两具身影紧紧的纠缠让室温急剧升温,充斥着暧昧的气息,除了低声大口喘息的声音和衣服被剥落的声音,几乎难以听到其他的声音。
突然,休息室的门打开了。
“出去。”
闾谚并没有看清背后进来的是谁,他只是不开心有人坏了他的事。
他等了好久,没听到身后有动静,才烦躁的回头,然后表情就僵在脸上了。
“闾一?”
他诧然。
他怎么在这里。
闾一的脸色简直可以用恐怖来形容,阴鸷的表情几乎扭曲了他帅气的脸,在看到那两个纠缠在一起的人适合突然炸裂。
“滚!”
闾一低声冲着闾谚身下的女人吼了一句。
“你先出去。

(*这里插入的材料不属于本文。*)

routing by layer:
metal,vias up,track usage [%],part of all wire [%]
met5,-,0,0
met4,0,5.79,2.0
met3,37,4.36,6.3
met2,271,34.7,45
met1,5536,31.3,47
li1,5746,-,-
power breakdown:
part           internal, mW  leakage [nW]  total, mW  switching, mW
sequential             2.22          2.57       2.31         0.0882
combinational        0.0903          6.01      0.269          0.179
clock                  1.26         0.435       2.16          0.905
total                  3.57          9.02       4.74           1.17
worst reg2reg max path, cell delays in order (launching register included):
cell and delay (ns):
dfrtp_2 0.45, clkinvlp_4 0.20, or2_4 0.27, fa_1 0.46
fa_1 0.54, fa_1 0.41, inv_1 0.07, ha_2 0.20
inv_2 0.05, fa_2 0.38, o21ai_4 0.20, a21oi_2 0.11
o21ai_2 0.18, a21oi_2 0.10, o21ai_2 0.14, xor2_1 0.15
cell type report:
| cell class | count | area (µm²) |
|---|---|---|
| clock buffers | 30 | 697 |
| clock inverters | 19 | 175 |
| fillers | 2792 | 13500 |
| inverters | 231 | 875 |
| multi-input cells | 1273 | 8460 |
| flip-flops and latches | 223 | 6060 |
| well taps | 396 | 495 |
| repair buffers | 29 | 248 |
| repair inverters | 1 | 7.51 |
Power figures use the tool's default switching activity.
--- src/rtl/uart_rx_packet_ctrl.sv ---
// uart_rx_packet_ctrl: reads the receiver FIFO, parses SYNC/ADDR/LEN/payload/CHK frames and releases checked payloads.
// Optional RX_TIMEOUT_EN adds an inter-byte timeout that aborts a stalled frame.
module uart_rx_packet_ctrl #(
    parameter logic [7:0] SYNC_BYTE      = 8'hA5,
    parameter int         MAX_LEN        = 16,
    parameter int         TIMEOUT_CYCLES = 50000
) (
    input  logic       clk_main,
    input  logic       rst_main_n,
    input  logic [7:0] rf_data,
    input  logic       rf_empty,
    output logic       rf_rd,
    output logic [7:0] pkt_addr,
    output logic [7:0] pkt_len,
    output logic [7:0] pkt_data,
    output logic       pkt_valid,
    input  logic       pkt_ready,
    output logic       pkt_last,
    output logic       err_pulse,
    output logic [1:0] err_code,
    output logic       busy
);
    localparam int IW = (MAX_LEN > 1) ? $clog2(MAX_LEN) : 1;

    typedef enum logic [2:0] {HUNT, ADDR, LEN, PAYLOAD, CHK, DELIVER} state_t;

    state_t        state_q, state_d;
    logic [7:0]    addr_q, addr_d, len_q, len_d, chk_q, chk_d;
    logic [IW-1:0] idx_q, idx_d;
    logic          rd_pend_q, err_pulse_q, err_pulse_d;
    logic [1:0]    err_code_q, err_code_d;
    logic [7:0]    mem_q [MAX_LEN];
    logic          byte_v, last, wr_en, tmo_hit;

    // A read issued last cycle means rf_data holds a fresh byte now.
    assign byte_v    = rd_pend_q;
    assign last      = (8'(idx_q) == len_q - 8'd1);
    assign rf_rd     = rst_main_n && (state_q != DELIVER) && !rf_empty && !rd_pend_q;
    assign pkt_valid = (state_q == DELIVER);
    assign pkt_data  = pkt_valid ? mem_q[idx_q] : 8'd0;
    assign pkt_last  = pkt_valid && last;
    assign pkt_addr  = addr_q;
    assign pkt_len   = len_q;
    assign err_pulse = err_pulse_q;
    assign err_code  = err_code_q;
    assign busy      = (state_q != HUNT);

`ifdef RX_TIMEOUT_EN
    localparam int TW = $clog2(TIMEOUT_CYCLES + 1);
    logic [TW-1:0] tmo_q, tmo_d;
    logic          counting;
    assign counting = (state_q == ADDR) || (state_q == LEN) || (state_q == PAYLOAD) || (state_q == CHK);
    assign tmo_hit  = counting && !byte_v && (tmo_q == TW'(TIMEOUT_CYCLES - 1));
    assign tmo_d    = (!counting || byte_v || tmo_hit) ? '0 : tmo_q + TW'(1);
    always_ff @(posedge clk_main or negedge rst_main_n) begin
        if (!rst_main_n) tmo_q <= '0;
        else             tmo_q <= tmo_d;
    end
`else
    logic tmo_unused;
    assign tmo_unused = (TIMEOUT_CYCLES == 0);
    assign tmo_hit    = 1'b0;
`endif

    always_comb begin
        state_d     = state_q;
        addr_d      = addr_q;
        len_d       = len_q;
        chk_d       = chk_q;
        idx_d       = idx_q;
        err_pulse_d = 1'b0;
        err_code_d  = err_code_q;
        wr_en       = 1'b0;
        case (state_q)
            HUNT: if (byte_v && rf_data == SYNC_BYTE) state_d = ADDR;
            ADDR: if (byte_v) begin
                addr_d  = rf_data;
                chk_d   = rf_data;
                state_d = LEN;
            end
            LEN: if (byte_v) begin
                if (rf_data == 8'd0 || rf_data > 8'(MAX_LEN)) begin
                    err_pulse_d = 1'b1;
                    err_code_d  = 2'b01;
                    state_d     = HUNT;
                end else begin
                    len_d   = rf_data;
                    chk_d   = chk_q ^ rf_data;
                    idx_d   = '0;
                    state_d = PAYLOAD;
                end
            end
            PAYLOAD: if (byte_v) begin
                wr_en   = 1'b1;
                chk_d   = chk_q ^ rf_data;
                idx_d   = idx_q + 1'b1;
                state_d = last ? CHK : PAYLOAD;
            end
            CHK: if (byte_v) begin
                if (rf_data == chk_q) begin
                    idx_d   = '0;
                    state_d = DELIVER;
                end else begin
                    err_pulse_d = 1'b1;
                    err_code_d  = 2'b10;
                    state_d     = HUNT;
                end
            end
            DELIVER: if (pkt_ready) begin
                idx_d   = idx_q + 1'b1;
                state_d = last ? HUNT : DELIVER;
            end
            default: state_d = HUNT;
        endcase
        if (tmo_hit) begin
            err_pulse_d = 1'b1;
            err_code_d  = 2'b11;
            state_d     = HUNT;
        end
    end

    always_ff @(posedge clk_main or negedge rst_main_n) begin
        if (!rst_main_n) begin
            state_q     <= HUNT;
            addr_q      <= '0;
            len_q       <= '0;
            chk_q       <= '0;
            idx_q       <= '0;
            rd_pend_q   <= 1'b0;
            err_pulse_q <= 1'b0;
            err_code_q  <= '0;
        end else begin
            state_q     <= state_d;
            addr_q      <= addr_d;
            len_q       <= len_d;
            chk_q       <= chk_d;
            idx_q       <= idx_d;
            rd_pend_q   <= rf_rd;
            err_pulse_q <= err_pulse_d;
            err_code_q  <= err_code_d;
        end
    end

    // Payload store needs no reset; it is only read after a full frame is written.
    always_ff @(posedge clk_main) begin
        if (wr_en) mem_q[idx_q] <= rf_data;
    end
endmodule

”
闾谚还没搞清状况,但他还是温柔的对被吓坏的女人说道,将她送到了门外。
再转身的时候,闾一已经把房门上了锁。
“你什么意思!”
闾谚的表情早就挂不住了,无限的烦躁和掌控不了闾一这件事让他皱紧了眉。
“你所谓的生意伙伴就是在床上的那种吗?”
天知道闾一已经被气成什么样了,他连话的轻重都顾不得了。
“是不是,什么时候轮到你来管了。”
闾谚抱着双臂,疏离的盯着他看,他是不是真的疏漏了一些东西。
闾一被他疏远的表情刺痛了,上前一步,第一次对他动了手,双手抓着他的衣领把他低到身后的床上,红着眼说道:“你的事哪件不是我帮你解决的,你如今到想撇清关系了。”
他不准!
“闾一!”闾谚有些生气了,脸上的表情也不见了:“你别往了自己的身份,如果你在继续这样不听话的话,我一定亲手了解了你!”
“那你动手啊!”他突然吼道,抓着那人的手放在了自己的脖子上:“杀了我,现在,闾谚,动手啊!”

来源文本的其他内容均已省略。